Task item: Please set down the line that contains "sq_idx_q <= sq_idx_q + 2'd1;" and every line below it through the last, exactly as written, with no other lines.

Data for the task:

--- config.mk ---
export PLATFORM = sky130hd
export DESIGN_NAME = vrf_accum
export DESIGN_NICKNAME = d
export VERILOG_FILES = /design/src/rtl/vrf_pkg.sv /design/src/rtl/vrf_accum.sv
export SDC_FILE = /design/constraint.sdc
export NUM_CORES = 1
export LEC_CHECK = 0
export BUFFER_PORTS_ARGS = -buffer_cell sky130_fd_sc_hd__buf_2
export CORE_ASPECT_RATIO = 0.5
export CORE_UTILIZATION = 51
export CTS_CLUSTER_SIZE = 28
export DETAILED_ROUTE_END_ITERATION = 12
export PLACE_DENSITY = 0.74
export SLEW_MARGIN = 20
export SYNTH_ARGS = -nofsm -noshare
export SYNTH_HDL_FRONTEND = slang
export SYNTH_SLANG_ARGS = --single-unit
--- constraint.sdc ---
create_clock -name clk -period 5.7 [get_ports clk]
set_input_delay 0.855 -clock clk [delete_from_list [all_inputs] [get_ports clk]]
set_output_delay 0.855 -clock clk [all_outputs]
set_load 0.02 [all_outputs]
===== src/rtl/core/heightfield_normal_stencil_unit_assert.svh =====
// ----------------------------------------------------------------------------
// Assertion macros for the height-field normal stencil
// Implication forms used at the end of the top-level stencil module.
// ----------------------------------------------------------------------------
`ifndef HEIGHTFIELD_NORMAL_STENCIL_UNIT_ASSERT_SVH
`define HEIGHTFIELD_NORMAL_STENCIL_UNIT_ASSERT_SVH

// Same-cycle implication, disabled while reset is asserted.
`define HNS_ASSERT_IMPL(lbl, ck, rn, ante, cons) \
	lbl: assert property (@(posedge ck) disable iff (!rn) (ante) |-> (cons)) \
		else $error("heightfield normal stencil: assertion failed");

// Next-cycle implication, disabled while reset is asserted.
`define HNS_ASSERT_NEXT(lbl, ck, rn, ante, cons) \
	lbl: assert property (@(posedge ck) disable iff (!rn) (ante) |=> (cons)) \
		else $error("heightfield normal stencil: assertion failed");

`endif


===== src/rtl/core/hns_pkg.sv =====
// ----------------------------------------------------------------------------
// hns_pkg
// Types, widths and state encodings shared by the normal stencil modules.
// ----------------------------------------------------------------------------
`default_nettype none

package hns_pkg;

	localparam int MAX_GRID_LOG2_DEF = 10;

	localparam int GRID_W     = 4;
	localparam int SCALE_W    = 16;
	localparam int HEIGHT_W   = 16;
	localparam int VIDX_W     = 21;
	localparam int COMP_W     = 16;
	localparam int CFG_DATA_W = 16;
	localparam int CFG_IDX_W  = 1;

	localparam logic [GRID_W-1:0]  GRID_RESET  = 4'd8;
	localparam logic [SCALE_W-1:0] SCALE_RESET = 16'd256;

	localparam logic [CFG_IDX_W-1:0] REG_GRID_LOG2    = 1'b0;
	localparam logic [CFG_IDX_W-1:0] REG_HEIGHT_SCALE = 1'b1;

	// Scaled heights and their differences, in units of 2^-22.
	localparam int SCALED_W    = 32;
	localparam int DIFF_W      = 33;
	localparam int VEC_W       = 34;
	localparam int SUM_W       = 18;
	localparam int SPACE_SHIFT = 22;

	// Normalizer datapath.
	localparam int MAG_LIM  = 26;
	localparam int SQ_W     = 54;
	localparam int RAD_W    = 62;
	localparam int RAD_PRE  = 8;
	localparam int ROOT_TOP = 60;
	localparam int ROOT_W   = 31;
	localparam int QPRE     = 19;
	localparam int NUM_W    = 46;
	localparam int DSH_W    = 47;
	localparam int QUO_W    = 16;
	localparam int DCNT_W   = 4;

	localparam logic signed [COMP_W-1:0] ONE_Q14 = 16'sd16384;

	typedef struct packed {
		logic signed [VEC_W-1:0] x;
		logic signed [VEC_W-1:0] y;
		logic signed [VEC_W-1:0] z;
	} vec_t;

	typedef struct packed {
		logic signed [COMP_W-1:0] x;
		logic signed [COMP_W-1:0] y;
		logic signed [COMP_W-1:0] z;
	} comp_vec_t;

	typedef struct packed {
		logic signed [SUM_W-1:0] x;
		logic signed [SUM_W-1:0] y;
		logic signed [SUM_W-1:0] z;
	} sum_vec_t;

	typedef struct packed {
		logic start;
	} unit_ctl_t;

	typedef struct packed {
		logic busy;
		logic done;
	} unit_sts_t;

	typedef enum logic [2:0] {
		U_IDLE,
		U_SHIFT,
		U_SQ,
		U_ROOT,
		U_DIV,
		U_DONE
	} unit_state_t;

	typedef enum logic [3:0] {
		T_IDLE,
		T_RD0,
		T_RD1,
		T_RD2,
		T_RD3,
		T_RD4,
		T_SCB,
		T_DIF,
		T_TRI,
		T_TWAIT,
		T_NRM,
		T_NWAIT,
		T_WR,
		T_EMA,
		T_EMB
	} top_state_t;

endpackage

`default_nettype wire


===== src/rtl/core/hns_unit.sv =====
// ----------------------------------------------------------------------------
// hns_unit
// Multi-cycle vector normalizer: prescale, sum of squares, bitwise root,
// three parallel restoring dividers; result in signed Q1.14.
// ----------------------------------------------------------------------------
`default_nettype none

module hns_unit import hns_pkg::*; (
	input  wire logic      clk,
	input  wire logic      arst_n,
	input  wire unit_ctl_t ctl,
	input  wire vec_t      vin,
	output unit_sts_t      sts,
	output comp_vec_t      uout
);

	unit_state_t state_q, state_nxt;

	logic [VEC_W-1:0]  mag_q [3];
	logic              neg_q [3];
	logic [1:0]        sq_idx_q;
	logic [SQ_W-1:0]   acc_q;
	logic [RAD_W-1:0]  x_q, res_q, bit_q;
	logic              zero_q;
	logic [NUM_W-1:0]  num_q [3];
	logic [DSH_W-1:0]  dsh_q;
	logic [QUO_W-1:0]  quo_q [3];
	logic [DCNT_W-1:0] dcnt_q;

	logic signed [VEC_W-1:0] vin_a [3];
	logic                    big;
	logic [MAG_LIM-1:0]      sq_sel;
	logic [2*MAG_LIM-1:0]    sq_prod;
	logic [SQ_W-1:0]         acc_nxt;
	logic [RAD_W-1:0]        root_trial, res_nxt;
	logic                    root_ge;
	logic [ROOT_W-1:0]       lq;
	logic                    div_ge [3];
	logic [QUO_W-1:0]        q_sat [3];
	logic signed [COMP_W-1:0] comp [3];

	assign vin_a[0] = vin.x;
	assign vin_a[1] = vin.y;
	assign vin_a[2] = vin.z;

	assign big = (|mag_q[0][VEC_W-1:MAG_LIM]) | (|mag_q[1][VEC_W-1:MAG_LIM]) |
		(|mag_q[2][VEC_W-1:MAG_LIM]);

	always_comb begin
		unique case (sq_idx_q)
			2'd0:    sq_sel = mag_q[0][MAG_LIM-1:0];
			2'd1:    sq_sel = mag_q[1][MAG_LIM-1:0];
			default: sq_sel = mag_q[2][MAG_LIM-1:0];
		endcase
	end

	assign sq_prod    = sq_sel * sq_sel;
	assign acc_nxt    = acc_q + SQ_W'(sq_prod);
	assign root_trial = res_q + bit_q;
	assign root_ge    = x_q >= root_trial;
	assign res_nxt    = root_ge ? ((res_q >> 1) + bit_q) : (res_q >> 1);
	assign lq         = res_nxt[ROOT_W-1:0];

	always_comb begin
		for (int i = 0; i < 3; i++) begin
			div_ge[i] = DSH_W'(num_q[i]) >= dsh_q;
			q_sat[i]  = (quo_q[i] > QUO_W'(ONE_Q14)) ? QUO_W'(ONE_Q14) : quo_q[i];
			comp[i]   = neg_q[i] ? -$signed(q_sat[i]) : $signed(q_sat[i]);
		end
	end

	// next state
	always_comb begin
		state_nxt = state_q;
		unique case (state_q)
			U_IDLE:  if (ctl.start) state_nxt = U_SHIFT;
			U_SHIFT: if (!big) state_nxt = U_SQ;
			U_SQ:    if (sq_idx_q == 2'd2) state_nxt = (acc_nxt == '0) ? U_DONE : U_ROOT;
			U_ROOT:  if (bit_q == RAD_W'(1)) state_nxt = U_DIV;
			U_DIV:   if (dcnt_q == '0) state_nxt = U_DONE;
			U_DONE:  state_nxt = U_IDLE;
			default: state_nxt = U_IDLE;
		endcase
	end

	// outputs
	always_comb begin
		sts.busy = state_q != U_IDLE;
		sts.done = state_q == U_DONE;
		if (zero_q) begin
			uout.x = '0;
			uout.y = ONE_Q14;
			uout.z = '0;
		end else begin
			uout.x = comp[0];
			uout.y = comp[1];
			uout.z = comp[2];
		end
	end

	always_ff @(posedge clk or negedge arst_n) begin
		if (!arst_n) begin
			state_q <= U_IDLE;
		end else begin
			state_q <= state_nxt;
		end
	end

	always_ff @(posedge clk) begin
		unique case (state_q)
			U_IDLE: begin
				if (ctl.start) begin
					for (int i = 0; i < 3; i++) begin
						neg_q[i] <= vin_a[i][VEC_W-1];
						mag_q[i] <= vin_a[i][VEC_W-1] ? VEC_W'(-vin_a[i]) : VEC_W'(vin_a[i]);
					end
					sq_idx_q <= '0;
					acc_q    <= '0;
					zero_q   <= 1'b0;
				end
			end
			U_SHIFT: begin
				if (big) begin
					for (int i = 0; i < 3; i++) mag_q[i] <= mag_q[i] >> 1;
				end
			end
			U_SQ: begin
				acc_q    <= acc_nxt;
				sq_idx_q <= sq_idx_q + 2'd1;
				x_q      <= RAD_W'(acc_nxt) << RAD_PRE;
				res_q    <= '0;
				bit_q    <= RAD_W'(1) << ROOT_TOP;
				zero_q   <= acc_nxt == '0;
			end
			U_ROOT: begin
				if (root_ge) x_q <= x_q - root_trial;
				res_q <= res_nxt;
				bit_q <= bit_q >> 2;
				// prepare the dividers on each root step; the last step sets their final values
				for (int i = 0; i < 3; i++) begin
					num_q[i] <= (NUM_W'(mag_q[i][MAG_LIM-1:0]) << QPRE) + NUM_W'(lq);
					quo_q[i] <= '0;
				end
				dsh_q  <= DSH_W'({lq, 1'b0}) << (QUO_W - 1);
				dcnt_q <= DCNT_W'(QUO_W - 1);
			end
			U_DIV: begin
				for (int i = 0; i < 3; i++) begin
					if (div_ge[i]) num_q[i] <= num_q[i] - NUM_W'(dsh_q);
					quo_q[i] <= {quo_q[i][QUO_W-2:0], div_ge[i]};
				end
				dsh_q  <= dsh_q >> 1;
				dcnt_q <= dcnt_q - DCNT_W'(1);
			end
			default: begin
			end
		endcase
	end

endmodule

`default_nettype wire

Solution to this problem:
				sq_idx_q <= sq_idx_q + 2'd1;
				x_q      <= RAD_W'(acc_nxt) << RAD_PRE;
				res_q    <= '0;
				bit_q    <= RAD_W'(1) << ROOT_TOP;
				zero_q   <= acc_nxt == '0;
			end
			U_ROOT: begin
				if (root_ge) x_q <= x_q - root_trial;
				res_q <= res_nxt;
				bit_q <= bit_q >> 2;
				// prepare the dividers on each root step; the last step sets their final values
				for (int i = 0; i < 3; i++) begin
					num_q[i] <= (NUM_W'(mag_q[i][MAG_LIM-1:0]) << QPRE) + NUM_W'(lq);
					quo_q[i] <= '0;
				end
				dsh_q  <= DSH_W'({lq, 1'b0}) << (QUO_W - 1);
				dcnt_q <= DCNT_W'(QUO_W - 1);
			end
			U_DIV: begin
				for (int i = 0; i < 3; i++) begin
					if (div_ge[i]) num_q[i] <= num_q[i] - NUM_W'(dsh_q);
					quo_q[i] <= {quo_q[i][QUO_W-2:0], div_ge[i]};
				end
				dsh_q  <= dsh_q >> 1;
				dcnt_q <= dcnt_q - DCNT_W'(1);
			end
			default: begin
			end
		endcase
	end

endmodule

`default_nettype wire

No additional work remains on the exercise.